◆ PROBLEM TO SOLVE ◆
Using the entries that follow, give the number of lines containing the string "group". Write nothing besides that number.

Collected data:
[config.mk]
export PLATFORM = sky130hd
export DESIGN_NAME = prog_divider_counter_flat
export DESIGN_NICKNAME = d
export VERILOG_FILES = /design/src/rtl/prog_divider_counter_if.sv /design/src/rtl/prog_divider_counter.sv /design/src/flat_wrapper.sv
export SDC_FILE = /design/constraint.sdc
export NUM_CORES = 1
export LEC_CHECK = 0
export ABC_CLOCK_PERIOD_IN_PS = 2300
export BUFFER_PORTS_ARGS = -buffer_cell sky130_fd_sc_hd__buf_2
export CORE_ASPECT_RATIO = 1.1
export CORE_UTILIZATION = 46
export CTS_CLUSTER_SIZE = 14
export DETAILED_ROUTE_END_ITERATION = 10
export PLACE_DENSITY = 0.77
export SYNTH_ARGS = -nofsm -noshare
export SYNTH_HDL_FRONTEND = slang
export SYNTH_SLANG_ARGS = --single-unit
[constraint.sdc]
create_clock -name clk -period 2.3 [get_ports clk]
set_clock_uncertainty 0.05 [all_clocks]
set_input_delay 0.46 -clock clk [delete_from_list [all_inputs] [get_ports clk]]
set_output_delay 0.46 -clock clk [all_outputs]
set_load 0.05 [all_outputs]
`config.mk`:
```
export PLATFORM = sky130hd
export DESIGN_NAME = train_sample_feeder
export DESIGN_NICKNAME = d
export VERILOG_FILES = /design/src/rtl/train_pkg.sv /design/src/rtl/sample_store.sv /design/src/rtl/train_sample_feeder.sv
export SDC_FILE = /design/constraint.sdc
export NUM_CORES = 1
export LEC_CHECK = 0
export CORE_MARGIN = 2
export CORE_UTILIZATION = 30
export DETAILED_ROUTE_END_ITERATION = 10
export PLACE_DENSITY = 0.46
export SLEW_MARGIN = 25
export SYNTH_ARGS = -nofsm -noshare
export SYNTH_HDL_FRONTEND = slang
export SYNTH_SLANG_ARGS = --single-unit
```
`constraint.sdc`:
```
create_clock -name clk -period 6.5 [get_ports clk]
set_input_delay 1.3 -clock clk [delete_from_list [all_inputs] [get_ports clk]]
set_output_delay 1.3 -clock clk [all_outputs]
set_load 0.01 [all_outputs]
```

---

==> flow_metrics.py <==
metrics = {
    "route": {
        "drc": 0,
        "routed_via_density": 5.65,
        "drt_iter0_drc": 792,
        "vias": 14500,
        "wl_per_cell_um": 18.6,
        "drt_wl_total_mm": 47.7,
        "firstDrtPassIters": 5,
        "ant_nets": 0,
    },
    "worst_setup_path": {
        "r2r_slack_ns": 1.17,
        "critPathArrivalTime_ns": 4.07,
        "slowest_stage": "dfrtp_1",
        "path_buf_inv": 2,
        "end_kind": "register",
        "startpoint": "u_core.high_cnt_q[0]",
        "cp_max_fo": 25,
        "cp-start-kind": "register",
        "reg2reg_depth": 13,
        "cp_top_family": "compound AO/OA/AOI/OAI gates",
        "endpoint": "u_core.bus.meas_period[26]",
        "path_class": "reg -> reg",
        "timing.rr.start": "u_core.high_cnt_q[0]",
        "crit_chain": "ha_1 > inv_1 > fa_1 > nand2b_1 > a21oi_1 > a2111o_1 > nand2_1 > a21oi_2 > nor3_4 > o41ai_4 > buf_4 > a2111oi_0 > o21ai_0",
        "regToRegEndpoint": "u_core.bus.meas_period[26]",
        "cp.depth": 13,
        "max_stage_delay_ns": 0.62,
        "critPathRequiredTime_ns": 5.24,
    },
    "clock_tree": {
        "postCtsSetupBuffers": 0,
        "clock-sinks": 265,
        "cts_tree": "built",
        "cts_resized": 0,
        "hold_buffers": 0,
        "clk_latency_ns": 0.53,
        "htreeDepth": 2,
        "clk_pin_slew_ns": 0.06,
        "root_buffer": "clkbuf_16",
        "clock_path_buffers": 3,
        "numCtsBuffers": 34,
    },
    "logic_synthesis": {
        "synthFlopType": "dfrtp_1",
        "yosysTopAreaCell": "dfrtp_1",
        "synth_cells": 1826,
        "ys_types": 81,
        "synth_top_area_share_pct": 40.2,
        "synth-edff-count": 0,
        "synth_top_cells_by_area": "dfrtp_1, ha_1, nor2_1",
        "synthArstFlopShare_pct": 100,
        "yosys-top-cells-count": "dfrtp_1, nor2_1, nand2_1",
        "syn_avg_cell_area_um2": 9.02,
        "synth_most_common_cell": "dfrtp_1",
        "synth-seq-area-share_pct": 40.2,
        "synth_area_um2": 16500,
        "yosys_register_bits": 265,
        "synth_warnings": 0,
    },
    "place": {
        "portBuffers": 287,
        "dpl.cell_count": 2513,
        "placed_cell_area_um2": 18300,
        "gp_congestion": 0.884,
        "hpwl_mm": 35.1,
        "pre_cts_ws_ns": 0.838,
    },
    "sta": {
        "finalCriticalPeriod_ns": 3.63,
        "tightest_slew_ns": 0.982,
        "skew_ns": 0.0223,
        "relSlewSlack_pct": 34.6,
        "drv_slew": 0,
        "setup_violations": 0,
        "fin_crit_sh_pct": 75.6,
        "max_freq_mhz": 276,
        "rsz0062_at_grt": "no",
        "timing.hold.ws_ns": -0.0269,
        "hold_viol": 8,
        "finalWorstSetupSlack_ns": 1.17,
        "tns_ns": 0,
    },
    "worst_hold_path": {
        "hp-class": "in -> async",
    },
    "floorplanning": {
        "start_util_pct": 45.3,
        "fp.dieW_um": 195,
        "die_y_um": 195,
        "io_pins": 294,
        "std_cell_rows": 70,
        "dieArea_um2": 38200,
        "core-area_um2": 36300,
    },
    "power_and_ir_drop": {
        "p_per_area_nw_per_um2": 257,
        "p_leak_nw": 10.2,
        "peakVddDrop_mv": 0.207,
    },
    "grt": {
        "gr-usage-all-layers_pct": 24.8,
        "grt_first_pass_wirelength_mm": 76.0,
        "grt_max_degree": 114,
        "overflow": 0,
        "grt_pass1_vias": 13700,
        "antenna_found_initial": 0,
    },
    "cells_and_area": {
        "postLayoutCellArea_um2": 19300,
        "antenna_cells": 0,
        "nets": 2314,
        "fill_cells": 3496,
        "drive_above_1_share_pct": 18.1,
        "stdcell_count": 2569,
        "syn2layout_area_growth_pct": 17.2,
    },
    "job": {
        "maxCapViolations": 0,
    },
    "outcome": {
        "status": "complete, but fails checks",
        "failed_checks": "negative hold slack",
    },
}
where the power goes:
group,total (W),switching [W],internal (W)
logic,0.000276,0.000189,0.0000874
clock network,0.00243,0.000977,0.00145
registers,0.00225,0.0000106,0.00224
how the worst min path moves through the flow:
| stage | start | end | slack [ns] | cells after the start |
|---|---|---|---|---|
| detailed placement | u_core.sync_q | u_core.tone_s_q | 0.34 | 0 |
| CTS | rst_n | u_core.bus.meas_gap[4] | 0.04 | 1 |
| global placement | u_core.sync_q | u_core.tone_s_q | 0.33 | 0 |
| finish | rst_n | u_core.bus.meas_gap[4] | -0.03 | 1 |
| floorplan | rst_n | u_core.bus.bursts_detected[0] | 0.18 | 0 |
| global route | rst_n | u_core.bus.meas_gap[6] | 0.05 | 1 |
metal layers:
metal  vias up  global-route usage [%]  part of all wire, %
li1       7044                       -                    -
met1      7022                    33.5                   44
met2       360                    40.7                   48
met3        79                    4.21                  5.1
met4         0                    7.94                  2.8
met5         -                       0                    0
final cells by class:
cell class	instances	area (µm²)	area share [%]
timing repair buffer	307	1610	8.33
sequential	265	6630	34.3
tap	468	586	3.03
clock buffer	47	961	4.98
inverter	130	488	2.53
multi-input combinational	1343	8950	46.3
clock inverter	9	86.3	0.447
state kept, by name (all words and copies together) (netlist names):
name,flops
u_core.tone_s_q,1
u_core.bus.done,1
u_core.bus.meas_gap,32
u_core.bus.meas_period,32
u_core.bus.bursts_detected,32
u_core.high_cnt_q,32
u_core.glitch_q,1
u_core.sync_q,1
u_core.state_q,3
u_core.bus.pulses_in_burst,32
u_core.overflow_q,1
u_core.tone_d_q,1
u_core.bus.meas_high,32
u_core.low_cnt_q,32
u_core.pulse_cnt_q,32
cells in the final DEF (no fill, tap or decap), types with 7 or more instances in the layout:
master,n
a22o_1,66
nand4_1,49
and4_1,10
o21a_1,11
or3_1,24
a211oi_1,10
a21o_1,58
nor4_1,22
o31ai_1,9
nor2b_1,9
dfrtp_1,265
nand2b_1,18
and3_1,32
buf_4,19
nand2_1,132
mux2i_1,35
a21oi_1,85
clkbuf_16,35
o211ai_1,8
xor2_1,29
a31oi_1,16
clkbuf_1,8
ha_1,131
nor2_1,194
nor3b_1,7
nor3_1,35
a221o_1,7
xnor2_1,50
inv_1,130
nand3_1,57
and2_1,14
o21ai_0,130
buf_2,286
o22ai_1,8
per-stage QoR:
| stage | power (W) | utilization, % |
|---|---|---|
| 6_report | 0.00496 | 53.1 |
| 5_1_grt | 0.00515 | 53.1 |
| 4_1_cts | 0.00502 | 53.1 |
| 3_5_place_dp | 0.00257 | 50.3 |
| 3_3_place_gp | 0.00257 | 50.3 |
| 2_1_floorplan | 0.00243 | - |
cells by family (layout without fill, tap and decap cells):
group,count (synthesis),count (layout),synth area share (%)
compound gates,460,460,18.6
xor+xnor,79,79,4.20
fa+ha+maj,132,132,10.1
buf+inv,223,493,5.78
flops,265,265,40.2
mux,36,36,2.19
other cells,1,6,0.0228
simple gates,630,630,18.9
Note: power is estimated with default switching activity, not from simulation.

◆ EXERCISE RESULT ◆
2